I have been working on fine tuning hard filtering for a set of 100 samples where we are capturing a very small target (500k bp).

Through this fine tuning it has become clear to me that QD is probably the strongest filter, however it has a cost and that is that if one sets the limit at QD < 2, one filters out a non-negligeable number of SNPs for which there is strong evidence that they are true.

I have taken a look at these SNPs to try to see why they are failing the QD filter.

Almost all of these SNPs are in heteroz genotypes and have a strong allele imbalance, that is the alternative allele is supported by quite a bit less than 50% of the covering bases. This explains why they fail QD: they have decent QUAL (although not great) due to the allele imbalance, but they have excellent coverage and thus get highly penalised by the depth correction. However, all other filters (FS, HaplotypeScore, ReadPosRankSum, BaseQRankSum, MQRankSum, etc) are passed. In addition, several of these SNPs are in curated dbs of variants. Finally, some of these SNPs are in multiple samples and the imbalance between alleles is similar in different samples at the same site.
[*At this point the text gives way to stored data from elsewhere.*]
$ cat src/rtl/mem_lsu_pkg.sv
// mem_lsu_pkg: shared definitions for the MEM-stage load/store unit.
//   - lsop encodings driven by the decode stage through EX/MEM
//   - FSM state encoding (also exported on the debug state output)
//   - ZeroWord and small op-class helpers
package mem_lsu_pkg;

  localparam logic [3:0] LSOP_NONE = 4'd0;
  localparam logic [3:0] LSOP_LB   = 4'd1;
  localparam logic [3:0] LSOP_LBU  = 4'd2;
  localparam logic [3:0] LSOP_LH   = 4'd3;
  localparam logic [3:0] LSOP_LHU  = 4'd4;
  localparam logic [3:0] LSOP_LW   = 4'd5;
  localparam logic [3:0] LSOP_SB   = 4'd6;
  localparam logic [3:0] LSOP_SH   = 4'd7;
  localparam logic [3:0] LSOP_SW   = 4'd8;

  localparam logic [31:0] ZeroWord = 32'h0000_0000;

  typedef enum logic [1:0] {
    ST_IDLE = 2'd0,
    ST_WAIT = 2'd1,
    ST_DONE = 2'd2
  } lsu_state_e;

  function automatic logic is_load(input logic [3:0] op);
    return (op >= LSOP_LB) && (op <= LSOP_LW);
  endfunction

  function automatic logic is_store(input logic [3:0] op);
    return (op >= LSOP_SB) && (op <= LSOP_SW);
  endfunction

endpackage

$ cat src/rtl/mem_lsu_align.sv
// lsu_align: purely combinational big-endian lane logic.
//   lsop_i        load/store op code
//   addr_lo_i     effective address bits [1:0]
//   store_data_i  rt value for stores
//   rdata_i       raw bus read word
//   sel_o         byte enables (bit 3 = bits [31:24]); zero for loads
//   wdata_o       store data replicated across lanes
//   load_data_o   extracted and sign/zero-extended load value
//   misaligned_o  halfword/word access not on its natural boundary
module lsu_align
  import mem_lsu_pkg::*;
(
  input  logic [3:0]  lsop_i,
  input  logic [1:0]  addr_lo_i,
  input  logic [31:0] store_data_i,
  input  logic [31:0] rdata_i,
  output logic [3:0]  sel_o,
  output logic [31:0] wdata_o,
  output logic [31:0] load_data_o,
  output logic        misaligned_o
);

  logic [7:0]  rbyte;
  logic [15:0] rhalf;

  always_comb begin
    // Lane 0 is the most significant byte.
    case (addr_lo_i)
      2'b00:   rbyte = rdata_i[31:24];
      2'b01:   rbyte = rdata_i[23:16];
      2'b10:   rbyte = rdata_i[15:8];
      default: rbyte = rdata_i[7:0];
    endcase
    rhalf = addr_lo_i[1] ? rdata_i[15:0] : rdata_i[31:16];
  end

  always_comb begin
    sel_o        = 4'b0000;
    wdata_o      = ZeroWord;
    load_data_o  = ZeroWord;
    misaligned_o = 1'b0;
    case (lsop_i)
      LSOP_LB:  load_data_o = {{24{rbyte[7]}}, rbyte};
      LSOP_LBU: load_data_o = {24'h000000, rbyte};
      LSOP_LH: begin
        misaligned_o = addr_lo_i[0];
        load_data_o  = {{16{rhalf[15]}}, rhalf};
      end
      LSOP_LHU: begin
        misaligned_o = addr_lo_i[0];
        load_data_o  = {16'h0000, rhalf};
      end
      LSOP_LW: begin
        misaligned_o = |addr_lo_i;
        load_data_o  = rdata_i;
      end
      LSOP_SB: begin
        sel_o   = 4'b1000 >> addr_lo_i;
        wdata_o = {4{store_data_i[7:0]}};
      end
      LSOP_SH: begin
        misaligned_o = addr_lo_i[0];
        sel_o        = addr_lo_i[1] ? 4'b0011 : 4'b1100;
        wdata_o      = {2{store_data_i[15:0]}};
      end
      LSOP_SW: begin
        misaligned_o = |addr_lo_i;
        sel_o        = 4'b1111;
        wdata_o      = store_data_i;
      end
      default: ;
    endcase
  end

endmodule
In summary, these variants appear to be true and are characterised by allele imbalance. But what is it that is causing this allele imbalance? How comes we sequence more of one allele than the other?

Answers

  • ebanksebanks Broad InstituteMember, Broadie, Dev ✭✭✭✭

    Hi Tim,

    The QD annotation was created for just this type of situation. Are you certain these are real events and not due to misalignments or sequencing errors? What is the transition/transversion ratio of these variants relative to ones that pass QD? I'll bet you'll find that it's much worse. Remember that these type of errors also have a habit of making it into hose curated DBs of known variation.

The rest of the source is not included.